Chapter 14
HomeNow that you understand how sorting works, never write your own sort in a contest. The built-in sort is faster, correct, and one line.
Replace your 8-line bubble sort with a single function call — O(N log N) instead of O(N²).
void bubble_sort(vector<int>& arr) {
int n = arr.size();
for (int i = 0; i < n - 1; i++) {
for (int j = 0; j < n - i - 1; j++) {
if (arr[j] > arr[j + 1]) {
swap(arr[j], arr[j + 1]);
}
}
}
}
sort(arr.begin(), arr.end()); // O(N log N)
#include <algorithm> (already in <bits/stdc++.h>).
fn bubble_sort(arr: &mut [i32]) {
let n = arr.len();
for i in 0..n - 1 {
for j in 0..n - i - 1 {
if arr[j] > arr[j + 1] {
arr.swap(j, j + 1);
}
}
}
}
arr.sort(); // O(N log N)
.sort() is a method on Vec<T> and slices.
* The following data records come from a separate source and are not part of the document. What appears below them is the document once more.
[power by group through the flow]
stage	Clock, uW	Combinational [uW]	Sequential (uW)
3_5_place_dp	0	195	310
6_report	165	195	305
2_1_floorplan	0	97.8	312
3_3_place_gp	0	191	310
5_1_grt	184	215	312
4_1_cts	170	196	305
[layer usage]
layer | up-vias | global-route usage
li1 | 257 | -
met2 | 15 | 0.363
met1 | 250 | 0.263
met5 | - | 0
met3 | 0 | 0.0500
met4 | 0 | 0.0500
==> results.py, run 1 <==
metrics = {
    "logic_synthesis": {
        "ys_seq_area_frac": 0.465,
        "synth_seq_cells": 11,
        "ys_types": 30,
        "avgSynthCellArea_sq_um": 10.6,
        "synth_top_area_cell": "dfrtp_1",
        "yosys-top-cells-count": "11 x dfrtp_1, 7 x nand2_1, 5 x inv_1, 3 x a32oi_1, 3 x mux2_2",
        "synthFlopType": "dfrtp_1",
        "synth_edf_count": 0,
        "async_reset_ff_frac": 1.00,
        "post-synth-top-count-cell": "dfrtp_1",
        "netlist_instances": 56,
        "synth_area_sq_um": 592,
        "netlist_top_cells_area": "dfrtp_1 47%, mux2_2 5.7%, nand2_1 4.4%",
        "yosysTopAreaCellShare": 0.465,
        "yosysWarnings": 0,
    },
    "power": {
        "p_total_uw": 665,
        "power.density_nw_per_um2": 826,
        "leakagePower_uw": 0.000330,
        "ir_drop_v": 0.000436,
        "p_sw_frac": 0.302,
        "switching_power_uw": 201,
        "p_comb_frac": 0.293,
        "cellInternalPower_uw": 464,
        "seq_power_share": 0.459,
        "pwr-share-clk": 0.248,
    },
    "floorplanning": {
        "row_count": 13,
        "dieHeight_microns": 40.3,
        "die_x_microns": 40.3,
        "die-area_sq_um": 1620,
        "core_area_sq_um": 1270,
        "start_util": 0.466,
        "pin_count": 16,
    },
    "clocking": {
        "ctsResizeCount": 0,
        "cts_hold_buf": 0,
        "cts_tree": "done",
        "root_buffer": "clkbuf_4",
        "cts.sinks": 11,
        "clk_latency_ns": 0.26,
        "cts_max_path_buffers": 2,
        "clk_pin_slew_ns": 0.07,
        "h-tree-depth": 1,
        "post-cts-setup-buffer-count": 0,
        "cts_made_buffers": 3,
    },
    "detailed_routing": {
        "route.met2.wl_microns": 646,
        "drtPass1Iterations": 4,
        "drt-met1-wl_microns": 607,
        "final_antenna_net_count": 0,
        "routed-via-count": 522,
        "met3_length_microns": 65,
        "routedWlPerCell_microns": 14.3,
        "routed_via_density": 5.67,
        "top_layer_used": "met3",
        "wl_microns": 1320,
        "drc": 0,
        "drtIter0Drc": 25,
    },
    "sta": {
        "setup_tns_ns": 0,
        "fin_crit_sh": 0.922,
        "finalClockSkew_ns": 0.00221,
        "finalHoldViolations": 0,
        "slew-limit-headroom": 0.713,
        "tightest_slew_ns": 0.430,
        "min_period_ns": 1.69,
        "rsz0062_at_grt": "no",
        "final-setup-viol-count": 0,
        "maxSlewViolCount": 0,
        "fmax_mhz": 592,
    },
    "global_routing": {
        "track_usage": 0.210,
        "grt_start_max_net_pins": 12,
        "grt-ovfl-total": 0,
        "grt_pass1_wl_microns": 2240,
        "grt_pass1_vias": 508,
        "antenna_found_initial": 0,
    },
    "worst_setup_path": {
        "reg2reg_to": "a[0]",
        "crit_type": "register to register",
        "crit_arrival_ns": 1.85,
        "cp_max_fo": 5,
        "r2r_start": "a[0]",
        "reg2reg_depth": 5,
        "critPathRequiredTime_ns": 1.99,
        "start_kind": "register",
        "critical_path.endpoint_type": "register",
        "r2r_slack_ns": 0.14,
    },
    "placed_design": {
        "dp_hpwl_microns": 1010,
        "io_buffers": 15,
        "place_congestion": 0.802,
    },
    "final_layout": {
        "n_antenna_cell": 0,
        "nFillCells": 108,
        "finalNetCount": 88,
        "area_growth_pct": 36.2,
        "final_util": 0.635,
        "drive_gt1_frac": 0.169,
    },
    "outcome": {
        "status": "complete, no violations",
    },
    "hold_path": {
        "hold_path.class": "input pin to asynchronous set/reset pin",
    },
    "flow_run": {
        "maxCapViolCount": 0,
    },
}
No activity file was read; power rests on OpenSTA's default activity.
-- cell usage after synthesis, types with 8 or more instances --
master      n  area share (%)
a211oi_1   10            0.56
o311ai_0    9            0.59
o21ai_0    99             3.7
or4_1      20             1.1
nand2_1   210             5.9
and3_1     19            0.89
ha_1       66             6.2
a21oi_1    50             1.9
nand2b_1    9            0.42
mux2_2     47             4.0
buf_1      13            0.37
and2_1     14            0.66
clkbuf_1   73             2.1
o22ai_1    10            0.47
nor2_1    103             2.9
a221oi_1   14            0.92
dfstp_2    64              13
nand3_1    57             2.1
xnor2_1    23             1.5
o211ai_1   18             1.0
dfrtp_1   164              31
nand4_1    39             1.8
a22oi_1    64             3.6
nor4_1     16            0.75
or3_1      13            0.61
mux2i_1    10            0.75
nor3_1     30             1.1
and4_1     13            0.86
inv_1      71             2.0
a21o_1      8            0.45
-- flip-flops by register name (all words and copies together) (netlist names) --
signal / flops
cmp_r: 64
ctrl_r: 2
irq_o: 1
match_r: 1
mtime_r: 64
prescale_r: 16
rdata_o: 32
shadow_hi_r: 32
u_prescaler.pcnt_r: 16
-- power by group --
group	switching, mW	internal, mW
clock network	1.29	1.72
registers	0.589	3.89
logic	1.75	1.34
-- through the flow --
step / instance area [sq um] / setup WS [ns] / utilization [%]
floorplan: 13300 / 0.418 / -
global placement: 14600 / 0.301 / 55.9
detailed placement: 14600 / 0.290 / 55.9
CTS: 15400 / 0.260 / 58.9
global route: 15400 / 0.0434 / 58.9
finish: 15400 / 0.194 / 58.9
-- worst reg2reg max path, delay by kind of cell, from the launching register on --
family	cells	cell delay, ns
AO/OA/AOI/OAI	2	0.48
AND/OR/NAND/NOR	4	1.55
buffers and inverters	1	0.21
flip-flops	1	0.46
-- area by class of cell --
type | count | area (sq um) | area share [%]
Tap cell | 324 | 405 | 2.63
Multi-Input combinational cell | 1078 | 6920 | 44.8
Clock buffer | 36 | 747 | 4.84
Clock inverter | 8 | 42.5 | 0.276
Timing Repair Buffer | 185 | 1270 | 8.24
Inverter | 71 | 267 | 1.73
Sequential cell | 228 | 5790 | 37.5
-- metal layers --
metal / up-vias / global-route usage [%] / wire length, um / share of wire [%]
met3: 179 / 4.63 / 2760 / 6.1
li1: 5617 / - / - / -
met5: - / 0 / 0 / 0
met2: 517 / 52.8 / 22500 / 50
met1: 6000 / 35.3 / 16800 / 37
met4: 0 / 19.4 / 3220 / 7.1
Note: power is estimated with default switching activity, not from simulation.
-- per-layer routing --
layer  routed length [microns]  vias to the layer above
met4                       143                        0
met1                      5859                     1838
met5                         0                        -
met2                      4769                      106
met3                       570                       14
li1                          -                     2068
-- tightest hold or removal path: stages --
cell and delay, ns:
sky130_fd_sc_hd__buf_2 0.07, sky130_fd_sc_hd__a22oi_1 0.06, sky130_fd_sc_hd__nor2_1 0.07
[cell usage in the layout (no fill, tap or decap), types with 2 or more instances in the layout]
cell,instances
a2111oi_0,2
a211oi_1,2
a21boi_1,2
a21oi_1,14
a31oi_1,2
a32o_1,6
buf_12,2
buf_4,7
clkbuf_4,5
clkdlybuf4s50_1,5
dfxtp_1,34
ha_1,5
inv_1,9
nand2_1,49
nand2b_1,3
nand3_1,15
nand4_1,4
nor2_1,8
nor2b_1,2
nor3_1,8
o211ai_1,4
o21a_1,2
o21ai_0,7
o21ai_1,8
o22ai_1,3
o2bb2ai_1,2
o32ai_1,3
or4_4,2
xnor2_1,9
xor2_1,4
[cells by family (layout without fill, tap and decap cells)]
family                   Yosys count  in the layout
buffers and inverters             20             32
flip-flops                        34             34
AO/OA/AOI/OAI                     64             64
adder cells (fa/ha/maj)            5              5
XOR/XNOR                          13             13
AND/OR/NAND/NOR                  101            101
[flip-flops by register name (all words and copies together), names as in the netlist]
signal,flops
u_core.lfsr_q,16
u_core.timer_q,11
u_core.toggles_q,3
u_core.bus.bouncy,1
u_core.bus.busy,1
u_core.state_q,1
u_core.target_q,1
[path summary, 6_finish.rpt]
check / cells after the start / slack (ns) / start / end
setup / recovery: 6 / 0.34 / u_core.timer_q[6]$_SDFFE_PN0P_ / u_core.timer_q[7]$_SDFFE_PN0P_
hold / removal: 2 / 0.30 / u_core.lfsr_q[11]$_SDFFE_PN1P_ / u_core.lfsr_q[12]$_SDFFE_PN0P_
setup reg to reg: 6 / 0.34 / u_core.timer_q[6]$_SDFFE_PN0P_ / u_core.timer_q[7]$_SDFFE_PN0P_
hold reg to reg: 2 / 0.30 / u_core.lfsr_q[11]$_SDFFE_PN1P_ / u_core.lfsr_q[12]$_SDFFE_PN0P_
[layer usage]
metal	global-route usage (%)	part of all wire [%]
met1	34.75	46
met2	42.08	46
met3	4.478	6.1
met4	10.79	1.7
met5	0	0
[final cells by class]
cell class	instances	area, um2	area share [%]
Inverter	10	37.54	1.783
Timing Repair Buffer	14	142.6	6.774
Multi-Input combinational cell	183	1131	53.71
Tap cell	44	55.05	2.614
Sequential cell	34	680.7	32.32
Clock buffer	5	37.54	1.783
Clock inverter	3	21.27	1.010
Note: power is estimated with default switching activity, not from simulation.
<file path="config.mk">
export PLATFORM = sky130hd
export DESIGN_NAME = video_timing_gen
export DESIGN_NICKNAME = d
export VERILOG_FILES = /design/src/rtl/video_timing_gen.sv
export SDC_FILE = /design/constraint.sdc
export NUM_CORES = 1
export LEC_CHECK = 0
export ABC_CLOCK_PERIOD_IN_PS = 3880
export BUFFER_PORTS_ARGS = -buffer_cell sky130_fd_sc_hd__buf_4
export CAP_MARGIN = 20
export CORE_MARGIN = 5
export CORE_UTILIZATION = 59
export DETAILED_ROUTE_END_ITERATION = 16
export PLACE_DENSITY = 0.83
export SYNTH_ARGS = -nofsm -noshare
export SYNTH_HDL_FRONTEND = slang
export SYNTH_SLANG_ARGS = --single-unit
</file>
<file path="constraint.sdc">
create_clock -name clk -period 3.88 [get_ports clk]
set_clock_uncertainty 0.15 [all_clocks]
set_input_delay 0.776 -clock clk [delete_from_list [all_inputs] [get_ports clk]]
set_output_delay 0.776 -clock clk [all_outputs]
set_load 0.02 [all_outputs]
</file>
Sometimes you need to sort by a different order — descending, or by a specific field. Both languages let you provide a custom comparator.
sort(arr.begin(), arr.end(), greater<int>());
// or a custom lambda:
sort(arr.begin(), arr.end(),
[](int a, int b) { return a > b; });
arr.sort_by(|a, b| b.cmp(a)); // or: arr.sort(); arr.reverse();
Sort the array first, then solve the problem. This pattern appears constantly — finding the median, checking if two arrays are anagrams, scheduling problems.
Given N (odd), sort the array and print the middle element.
Sample input: 5 8 3 9 1 6 Expected output: 6
#include <bits/stdc++.h>
using namespace std;
int main() {
int n; cin >> n;
vector<int> arr(n);
for (int i = 0; i < n; i++) cin >> arr[i];
sort(arr.begin(), arr.end());
cout << arr[n / 2] << "\n"; // middle index
return 0;
}
use std::io::{self, Read};
fn main() {
let mut input = String::new();
io::stdin().lock().read_to_string(&mut input).unwrap();
let nums: Vec<i32> = input
.split_whitespace()
.map(|x| x.parse().unwrap())
.collect();
let n = nums[0] as usize;
let mut arr: Vec<i32> = nums[1..=n].to_vec();
arr.sort();
println!("{}", arr[n / 2]);
}
💡 Sort-first thinking
Many problems become easy once the data is sorted. "Is this a permutation of that?" Sort both — if they're identical, yes. "What's the closest pair?" Sort first, then check adjacent elements.
sort() (C++) or .sort() (Rust) — O(N log N), never O(N²).